_Assignment_
Please take the records that follow and repeat exactly the lines starting with the line with "logic [SEG_W-1:0] hund_seg;" and going on through the line with "assign hund_seg = digit_seg(hundreds_i);".

◇ ◇ ◇ ◇ ◇

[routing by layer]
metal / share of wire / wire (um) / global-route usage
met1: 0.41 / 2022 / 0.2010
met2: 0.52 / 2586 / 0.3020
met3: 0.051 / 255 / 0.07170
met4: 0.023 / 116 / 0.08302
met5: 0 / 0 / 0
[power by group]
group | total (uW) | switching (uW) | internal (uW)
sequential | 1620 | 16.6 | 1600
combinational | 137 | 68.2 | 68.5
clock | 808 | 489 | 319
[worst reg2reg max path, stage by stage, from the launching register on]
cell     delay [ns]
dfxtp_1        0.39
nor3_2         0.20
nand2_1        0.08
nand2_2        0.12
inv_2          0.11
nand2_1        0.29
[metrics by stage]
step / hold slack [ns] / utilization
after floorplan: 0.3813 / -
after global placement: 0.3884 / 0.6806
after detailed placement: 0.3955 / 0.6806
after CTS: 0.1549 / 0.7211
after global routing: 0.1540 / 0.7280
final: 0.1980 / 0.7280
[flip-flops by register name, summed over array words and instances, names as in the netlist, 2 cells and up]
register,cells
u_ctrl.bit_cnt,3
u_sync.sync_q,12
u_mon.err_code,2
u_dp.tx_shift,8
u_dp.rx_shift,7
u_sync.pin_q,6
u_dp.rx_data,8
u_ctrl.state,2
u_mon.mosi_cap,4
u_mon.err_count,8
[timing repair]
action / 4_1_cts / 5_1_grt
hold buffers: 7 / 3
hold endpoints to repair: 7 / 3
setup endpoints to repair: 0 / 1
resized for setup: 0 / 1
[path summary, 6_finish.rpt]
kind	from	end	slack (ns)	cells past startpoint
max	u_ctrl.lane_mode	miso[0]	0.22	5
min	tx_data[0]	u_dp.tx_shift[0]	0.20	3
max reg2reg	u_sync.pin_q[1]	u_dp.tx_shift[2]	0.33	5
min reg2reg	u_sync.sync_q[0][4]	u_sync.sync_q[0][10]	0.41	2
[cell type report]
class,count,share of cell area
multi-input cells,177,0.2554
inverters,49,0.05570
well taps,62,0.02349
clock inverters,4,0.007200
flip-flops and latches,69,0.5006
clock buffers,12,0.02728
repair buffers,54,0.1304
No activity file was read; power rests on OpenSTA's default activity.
File: config.mk
export PLATFORM = sky130hd
export DESIGN_NAME = signed_display_top
export DESIGN_NICKNAME = d
export VERILOG_FILES = /design/src/source/disp_pkg.sv /design/src/source/bcd_converter.sv /design/src/source/digit_encoder.sv /design/src/source/digit_scanner.sv /design/src/source/signed_display_top.sv /design/src/source/value_sampler.sv
export SDC_FILE = /design/constraint.sdc
export NUM_CORES = 1
export LEC_CHECK = 0
export BUFFER_PORTS_ARGS = -buffer_cell sky130_fd_sc_hd__buf_2
export CORE_ASPECT_RATIO = 0.9
export CORE_MARGIN = 4
export CORE_UTILIZATION = 35
export DETAILED_ROUTE_END_ITERATION = 10
export PLACE_DENSITY = 0.55
export SLEW_MARGIN = 20
export SYNTH_ARGS = -nofsm -noshare
export SYNTH_HDL_FRONTEND = slang
export SYNTH_SLANG_ARGS = --single-unit
File: constraint.sdc
create_clock -name clk -period 3.4 [get_ports clk]
set_input_delay 0.34 -clock clk [delete_from_list [all_inputs] [get_ports clk]]
set_output_delay 0.34 -clock clk [all_outputs]
set_load 0.01 [all_outputs]
File: src/source/disp_pkg.sv
`default_nettype none

package disp_pkg;

	// ##################################################
	// Display geometry
	// ##################################################
	localparam int DIGIT_W = 4;	// One BCD digit
	localparam int SEG_W   = 7;	// Segments a to g
	localparam int NUM_POS = 4;	// Ones, tens, hundreds, sign

	// Segment a sits in bit 0, g in bit 6, lit when high
	localparam logic [SEG_W-1:0] SEG_BLANK = 7'h00;
	localparam logic [SEG_W-1:0] SEG_MINUS = 7'h40;	// Only g

	// Indexed by the decimal digit
	localparam logic [9:0][SEG_W-1:0] SEG_DIGIT = {
		7'h6F,	// 9
		7'h7F,	// 8
		7'h07,	// 7
		7'h7D,	// 6
		7'h6D,	// 5
		7'h66,	// 4
		7'h4F,	// 3
		7'h5B,	// 2
		7'h06,	// 1
		7'h3F	// 0
	};

endpackage

`default_nettype wire

File: src/source/bcd_converter.sv
`timescale 1ns/1ps
`default_nettype none

module bcd_converter #(
	parameter int DATA_WIDTH = 8
) (
	input  wire                               clk,
	input  wire                               rst,
	input  wire signed [DATA_WIDTH-1:0]       sample_i,
	input  wire                               start_i,
	output logic                              busy_o,
	output logic                              done_o,
	output logic                              data_ready_o,
	output logic                              sign_o,
	output logic [disp_pkg::DIGIT_W-1:0]      hundreds_o,
	output logic [disp_pkg::DIGIT_W-1:0]      tens_o,
	output logic [disp_pkg::DIGIT_W-1:0]      ones_o
);

	import disp_pkg::*;

	localparam int   CNT_W   = $clog2(DATA_WIDTH + 1);
	localparam logic ST_IDLE = 1'b0;
	localparam logic ST_WORK = 1'b1;

	logic                  state;
	logic [CNT_W-1:0]      count;	// Passes still to run
	logic                  last_pass;
	logic                  sign_q;
	logic [DATA_WIDTH-1:0] abs_val;
	logic [DATA_WIDTH-1:0] mag_sr;	// Magnitude, consumed from the top
	logic [DIGIT_W-1:0]    h_q, t_q, o_q;
	logic [DIGIT_W-1:0]    h_adj, t_adj, o_adj;
	logic [DIGIT_W-1:0]    h_nx, t_nx, o_nx;

	function automatic logic [DIGIT_W-1:0] add3(input logic [DIGIT_W-1:0] d);
		return (d >= DIGIT_W'(5)) ? d + DIGIT_W'(3) : d;
	endfunction

	// Most negative value still fits as an unsigned magnitude
	assign abs_val = sample_i[DATA_WIDTH-1] ? ~sample_i + DATA_WIDTH'(1) : sample_i;

	assign last_pass = (count == CNT_W'(1));

	// ##################################################
	// One double-dabble pass
	// ##################################################
	assign h_adj = add3(h_q);
	assign t_adj = add3(t_q);
	assign o_adj = add3(o_q);

	assign h_nx = {h_adj[DIGIT_W-2:0], t_adj[DIGIT_W-1]};
	assign t_nx = {t_adj[DIGIT_W-2:0], o_adj[DIGIT_W-1]};
	assign o_nx = {o_adj[DIGIT_W-2:0], mag_sr[DATA_WIDTH-1]};

	// ##################################################
	// Control
	// ##################################################
	always_ff @(posedge clk)
	begin
		if (rst)
		begin
			state        <= ST_IDLE;
			count        <= '0;
			busy_o       <= 1'b0;
			done_o       <= 1'b0;
			data_ready_o <= 1'b0;
		end
		else
		begin
			done_o <= 1'b0;
			case (state)
				ST_IDLE:
				begin
					if (start_i)
					begin
						state        <= ST_WORK;
						count        <= CNT_W'(DATA_WIDTH);
						busy_o       <= 1'b1;
						data_ready_o <= 1'b0;
					end
				end
				ST_WORK:
				begin
					count <= count - CNT_W'(1);
					if (last_pass)
					begin
						state        <= ST_IDLE;
						busy_o       <= 1'b0;
						done_o       <= 1'b1;
						data_ready_o <= 1'b1;
					end
				end
			endcase
		end
	end

	// Datapath
	always_ff @(posedge clk)
	begin
		if (state == ST_IDLE && start_i)
		begin
			sign_q <= sample_i[DATA_WIDTH-1];
			mag_sr <= abs_val;
			h_q    <= '0;
			t_q    <= '0;
			o_q    <= '0;
		end
		else if (state == ST_WORK)
		begin
			mag_sr <= mag_sr << 1;
			h_q    <= h_nx;
			t_q    <= t_nx;
			o_q    <= o_nx;
			if (last_pass)
			begin
				sign_o     <= sign_q;	// Published digits hold until the next done
				hundreds_o <= h_nx;
				tens_o     <= t_nx;
				ones_o     <= o_nx;
			end
		end
	end

endmodule

`default_nettype wire

File: src/source/digit_encoder.sv
`timescale 1ns/1ps
`default_nettype none

module digit_encoder (
	input  wire                          clk,
	input  wire                          rst,
	input  wire                          done_i,
	input  wire                          sign_i,
	input  wire [disp_pkg::DIGIT_W-1:0]  hundreds_i,
	input  wire [disp_pkg::DIGIT_W-1:0]  tens_i,
	input  wire [disp_pkg::DIGIT_W-1:0]  ones_i,
	output logic [disp_pkg::SEG_W-1:0]   pat_ones_o,
	output logic [disp_pkg::SEG_W-1:0]   pat_tens_o,
	output logic [disp_pkg::SEG_W-1:0]   pat_hund_o,
	output logic [disp_pkg::SEG_W-1:0]   pat_sign_o
);

	import disp_pkg::*;

	logic [SEG_W-1:0] ones_seg;
	logic [SEG_W-1:0] tens_seg;
	logic [SEG_W-1:0] hund_seg;
	logic             hund_zero;
	logic             tens_zero;

	// Non-decimal codes show nothing
	function automatic logic [SEG_W-1:0] digit_seg(input logic [DIGIT_W-1:0] d);
		if (d > DIGIT_W'(9))
			return SEG_BLANK;
		return SEG_DIGIT[d];
	endfunction

	assign ones_seg = digit_seg(ones_i);
	assign tens_seg = digit_seg(tens_i);
	assign hund_seg = digit_seg(hundreds_i);

	assign hund_zero = (hundreds_i == '0);
	assign tens_zero = (tens_i == '0);

	always_ff @(posedge clk)
	begin
		if (rst)
		begin
			pat_ones_o <= SEG_BLANK;
			pat_tens_o <= SEG_BLANK;
			pat_hund_o <= SEG_BLANK;
			pat_sign_o <= SEG_BLANK;
		end
		else if (done_i)
		begin
			pat_ones_o <= ones_seg;	// Ones always lit, even for zero
			pat_tens_o <= (hund_zero && tens_zero) ? SEG_BLANK : tens_seg;
			pat_hund_o <= hund_zero ? SEG_BLANK : hund_seg;
			pat_sign_o <= sign_i ? SEG_MINUS : SEG_BLANK;
		end
	end

endmodule

`default_nettype wire

File: src/source/digit_scanner.sv
`timescale 1ns/1ps
`default_nettype none

module digit_scanner #(
	parameter int SCAN_DIV = 4
) (
	input  wire                          clk,
	input  wire                          rst,
	input  wire [disp_pkg::SEG_W-1:0]    pat_ones_i,
	input  wire [disp_pkg::SEG_W-1:0]    pat_tens_i,
	input  wire [disp_pkg::SEG_W-1:0]    pat_hund_i,
	input  wire [disp_pkg::SEG_W-1:0]    pat_sign_i,
	output logic [disp_pkg::SEG_W-1:0]   seg_o,
	output logic [disp_pkg::NUM_POS-1:0] pos_en_o
);

	import disp_pkg::*;

	localparam int DIV_W = (SCAN_DIV > 1) ? $clog2(SCAN_DIV) : 1;

	logic [DIV_W-1:0] div_cnt;
	logic             tick;

	assign tick = (div_cnt == DIV_W'(SCAN_DIV - 1));

	always_ff @(posedge clk)
	begin
		if (rst)
		begin
			div_cnt  <= '0;
			pos_en_o <= '0;	// Nothing lit until the first tick
		end
		else
		begin
			div_cnt <= tick ? '0 : div_cnt + DIV_W'(1);
			if (tick)
				pos_en_o <= (pos_en_o == '0) ? NUM_POS'(1) :
					{pos_en_o[NUM_POS-2:0], pos_en_o[NUM_POS-1]};
		end
	end

	always_comb
	begin
		case (pos_en_o)
			NUM_POS'(1): seg_o = pat_ones_i;
			NUM_POS'(2): seg_o = pat_tens_i;
			NUM_POS'(4): seg_o = pat_hund_i;
			NUM_POS'(8): seg_o = pat_sign_i;
			default:     seg_o = SEG_BLANK;
		endcase
	end

endmodule

`default_nettype wire

File: src/source/signed_display_top.sv
`timescale 1ns/1ps
`default_nettype none

module signed_display_top #(
	parameter int DATA_WIDTH = 8,	// 2 to 10 bits
	parameter int SCAN_DIV   = 4
) (
	input  wire                          clk,
	input  wire                          rst,
	input  wire signed [DATA_WIDTH-1:0]  value_i,
	output logic                         sign_o,
	output logic [disp_pkg::DIGIT_W-1:0] hundreds_o,
	output logic [disp_pkg::DIGIT_W-1:0] tens_o,
	output logic [disp_pkg::DIGIT_W-1:0] ones_o,
	output logic                         data_ready_o,
	output logic [disp_pkg::SEG_W-1:0]   seg_o,
	output logic [disp_pkg::NUM_POS-1:0] pos_en_o
);

	import disp_pkg::*;

	logic signed [DATA_WIDTH-1:0] sample;
	logic                         start;
	logic                         busy;
	logic                         done;
	logic [SEG_W-1:0]             pat_ones, pat_tens, pat_hund, pat_sign;

	// ##################################################
	// Sampler and converter
	// ##################################################
	value_sampler #(.DATA_WIDTH(DATA_WIDTH)) value_sampler_inst (
		.clk(clk), .rst(rst), .value_i(value_i), .busy_i(busy),
		.sample_o(sample), .start_o(start)
	);

	bcd_converter #(.DATA_WIDTH(DATA_WIDTH)) bcd_converter_inst (
		.clk(clk), .rst(rst), .sample_i(sample), .start_i(start),
		.busy_o(busy), .done_o(done), .data_ready_o(data_ready_o),
		.sign_o(sign_o), .hundreds_o(hundreds_o), .tens_o(tens_o), .ones_o(ones_o)
	);

	// ##################################################
	// Encoder and scanner
	// ##################################################
	digit_encoder digit_encoder_inst (
		.clk(clk), .rst(rst), .done_i(done), .sign_i(sign_o),
		.hundreds_i(hundreds_o), .tens_i(tens_o), .ones_i(ones_o),
		.pat_ones_o(pat_ones), .pat_tens_o(pat_tens),
		.pat_hund_o(pat_hund), .pat_sign_o(pat_sign)
	);

	digit_scanner #(.SCAN_DIV(SCAN_DIV)) digit_scanner_inst (
		.clk(clk), .rst(rst),
		.pat_ones_i(pat_ones), .pat_tens_i(pat_tens),
		.pat_hund_i(pat_hund), .pat_sign_i(pat_sign),
		.seg_o(seg_o), .pos_en_o(pos_en_o)
	);

endmodule

`default_nettype wire

File: src/source/value_sampler.sv
`timescale 1ns/1ps
`default_nettype none

module value_sampler #(
	parameter int DATA_WIDTH = 8
) (
	input  wire                          clk,
	input  wire                          rst,
	input  wire signed [DATA_WIDTH-1:0]  value_i,
	input  wire                          busy_i,
	output logic signed [DATA_WIDTH-1:0] sample_o,
	output logic                         start_o
);

	logic signed [DATA_WIDTH-1:0] held_q;	// Last value handed to the converter
	logic                         changed;
	logic                         launch;

	assign changed = (value_i != held_q);

	// Converter takes busy high only one cycle after start, so the start cycle
	// itself must not launch again
	assign launch = changed && !busy_i && !start_o;

	assign sample_o = held_q;

	always_ff @(posedge clk)
	begin
		if (rst)
		begin
			held_q  <= '0;
			start_o <= 1'b0;
		end
		else
		begin
			start_o <= 1'b0;
			if (launch)
			begin
				held_q  <= value_i;	// Latest value wins while busy
				start_o <= 1'b1;
			end
		end
	end

endmodule

`default_nettype wire

# After elaboration in Yosys (flattened, before gate mapping)

Memory sizes are Yosys's and may differ from the RTL's. A register that Yosys moved wholly into a read port is not among the register bits.
Cells that the tools add are included.

Register bits after elaboration: 85
ROM bits: 336
Output and inout port bits: 25
Logic and storage cells: 105
Memories kept: 3

Add/subtract/negate cells: 6
$lt $le $gt $ge: 9
Equal/unequal tests: 9
Mux-type cells: 39
Bitwise operators: 3
Reductions and logical operators: 14

Memory list:

| name             | words | width | rd ports | clocked after memory_dff | write ports | line                | source |
|---|---|---|---|---|---|---|---|
| (name not given) | 16    | 7     | 1        | 1                        | 0           | digit_encoder.sv:30 | `return SEG_DIGIT[d];` |
| (name not given) | 16    | 7     | 1        | 1                        | 0           | digit_encoder.sv:30 |  |
| (name not given) | 16    | 7     | 1        | 1                        | 0           | digit_encoder.sv:30 |  |

Operator list:

| cell                                                                   | number |
|---|---|
| 7-bit 2-to-1 mux                                                       | 12 |
| 4-bit 2-to-1 mux                                                       | 7 |
| 7-bit one-hot mux with 4 select lines                                  | 1 |
| 8-bit 2-to-1 mux                                                       | 3 |
| 4-bit by 5-bit < comparator with 1-bit output (second input constant)  | 3 |
| 4-bit by 3-bit >= comparator with 1-bit output (second input constant) | 3 |
| 4-bit greater-than comparator (second input constant)                  | 3 |
| 4-bit logical NOT                                                      | 3 |
| 1-bit 2-to-1 mux                                                       | 11 |
| 4-bit by 2-bit adder with 4-bit output (second input constant)         | 2 |
| 8-bit by 2-bit adder with 8-bit output (second input constant)         | 1 |
| 4-bit by 1-bit == test with 1-bit output (second input constant)       | 2 |
| 8-bit inequality test                                                  | 1 |
| 8-bit NOT                                                              | 1 |
| 4-bit one-hot mux with 2 select lines                                  | 1 |
| 1-bit one-hot mux with 2 select lines                                  | 3 |
| 4-bit by 2-bit == test with 1-bit output (second input constant)       | 1 |
| 4-bit by 3-bit == test with 1-bit output (second input constant)       | 1 |
| 4-bit == test (second input constant)                                  | 1 |
| 1-bit logical AND                                                      | 4 |
| 2-bit inequality test (second input constant)                          | 2 |
| 2-bit OR reduction                                                     | 2 |
| 4-bit by 1-bit subtractor with 4-bit output (second input constant)    | 1 |
| 3-bit by 2-bit adder with 3-bit output (second input constant)         | 1 |
| 8 further kinds                                                        | 10 |

# Logic depth before layout (Yosys ltp)

Gate-level depths: netlist of the first run.

Word-level depth: 5
Mapped depth: 12
Gate-level depth less buffers: 10

# By module

A second synthesis of the first run with hierarchy kept.

Cell total of the unflattened synthesis: 434
Area total of the unflattened synthesis: 4200.3 um^2

Modules (own cells, without submodules):

| module        | instances | cells an instance | area each (um^2) | sequential area each (um^2) |
|---|---|---|---|---|
| bcd_converter | 1         | 173               | 1865.5           | 1061.0 |
| digit_encoder | 1         | 161               | 1426.4           | 440.4 |
| value_sampler | 1         | 47                | 480.5            | 180.2 |
| digit_scanner | 1         | 53                | 427.9            | 120.1 |

# Worst setup path after synthesis of the first run

No wires, ideal clock.

Kind: flip-flop to flip-flop
From: reg bcd_converter_inst.t_q[0]
To: reg with a tool-made name
Library setup time: 0.059 ns
Data arrival time: 1.986 ns
Data required time: 3.341 ns
Setup slack: 1.354 ns
Stages on the path, launching flop included: 10
Clock period less this slack: 2.046 ns
Cells stage by stage: dfxtp_1 > inv_1 > ha_1 > nor2b_1 > o21ai_0 > o31ai_2 > inv_1 > ha_1 > mux2_1 > nand2_1

RTL lines:

| element                  | line                 | source |
|---|---|---|
| start: declaration       | bcd_converter.sv:32  | `logic [DIGIT_W-1:0] h_q, t_q, o_q;` |
| start signal: assignment | bcd_converter.sv:113 | `t_q <= t_nx;` |

==> results of run 1 <==
[path summary, 6_finish.rpt]
path / end / depth (start not counted) / startpoint / slack (ns)
setup / recovery: flip-flop / 11 / bcd_converter_inst.count[1] / 0.80
hold / removal: value_sampler_inst.sample_o[3] / 3 / value_i[3] / 0.25
setup reg to reg: flip-flop / 11 / bcd_converter_inst.count[1] / 0.80
hold reg to reg: digit_scanner_inst.div_cnt[0] / 1 / digit_scanner_inst.div_cnt[0] / 0.43
[kinds of logic (layout without fill, tap and decap cells)]
family                   count (synthesis)  after routing  share of synthesized area
AND/OR/NAND/NOR                        169            169                      0.184
flip-flops                             100            100                      0.474
adder cells (fa/ha/maj)                 23             23                     0.0614
buffers and inverters                   52             81                     0.0478
XOR/XNOR                                16             16                     0.0299
multiplexers                            25             25                     0.0633
AO/OA/AOI/OAI                           94             94                      0.139
[cell usage after synthesis, types with 2 or more instances]
master     n  area (um2)
and3_1     3        18.8
nand4_1    4        25.0
o31ai_1    6        45.0
mux2_1     4        45.0
buf_6      2        22.5
edfxtp_1  22         661
nor3b_1    3        22.5
a222oi_1   6        60.1
nand2_1   37         139
xor2_1     5        43.8
nor4b_2    3        45.0
a22o_1     4        35.0
inv_1     24        90.1
o211ai_1   3        22.5
clkbuf_1  17        63.8
a31oi_1    4        25.0
nor2_1    57         214
nor3_1    10        50.1
nand3_1    2        10.0
nand3b_1   4        30.0
o31ai_2    2        25.0
inv_2      4        15.0
mux2i_4    2        45.0
or3_1      2        12.5
a211oi_1   6        45.0
o21ai_0   14        70.1
nor2b_1   23         144
a21boi_1   2        15.0
mux2_2     3        33.8
ha_1      23         288
xnor2_1   11        96.3
nand2b_1  10        62.6
buf_2      2        10.0
or2_1      2        12.5
and2_1     2        12.5
mux2i_1   13         130
mux2i_2    2        27.5
o21ai_1   12        60.1
a21oi_1   25         125
dfxtp_1   78        1560
[placed cells by master, fill, tap and decap left out, types with 12 or more instances in the layout]
cell type  count
dfxtp_1       78
nor2_1        57
nand2_1       37
buf_2         34
a21oi_1       25
inv_1         24
nor2b_1       23
ha_1          23
edfxtp_1      22
o21ai_0       14
mux2i_1       13
o21ai_1       12
[power by group]
| part | leakage [uW] | internal, uW | switching (uW) |
|---|---|---|---|
| Sequential | 0.000848 | 1320 | 75.7 |
| Combinational | 0.00115 | 166 | 248 |
| Clock | 0.000155 | 589 | 448 |
[worst register-to-register path, stage by stage, from the launching register on]
cell and delay, ns:
dfxtp_1 0.32, inv_1 0.09, ha_1 0.15, nand4bb_1 0.42, buf_4 0.37, inv_8 0.21
nor2_1 0.08, a31oi_2 0.24, inv_2 0.10, ha_1 0.20, mux2_1 0.29, nand2_1 0.07
[area by class of cell]
class                           count  area (um2)
Multi-Input combinational cell    327        2240
Clock inverter                      4        27.5
Sequential cell                   100        2220
Tap cell                          164         205
Clock buffer                       12         279
Timing Repair Buffer               36         185
Inverter                           29         116
Fill cell                        1274        7610
[metrics by stage]
stage	total power (uW)	cell area, um2
CTS	2870	5270
finish	2850	5270
detailed placement	1840	4970
global route	2990	5270
floorplan	1730	4680
global placement	1820	4970
[per-layer routing]
layer | routed length, um | global-route usage
met1 | 4650 | 0.170
met2 | 4360 | 0.205
met3 | 277 | 0.0331
met4 | 198 | 0.0487
met5 | 0 | 0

◇ ◇ ◇ ◇ ◇

_Expected answer_
	logic [SEG_W-1:0] hund_seg;
	logic             hund_zero;
	logic             tens_zero;

	// Non-decimal codes show nothing
	function automatic logic [SEG_W-1:0] digit_seg(input logic [DIGIT_W-1:0] d);
		if (d > DIGIT_W'(9))
			return SEG_BLANK;
		return SEG_DIGIT[d];
	endfunction

	assign ones_seg = digit_seg(ones_i);
	assign tens_seg = digit_seg(tens_i);
	assign hund_seg = digit_seg(hundreds_i);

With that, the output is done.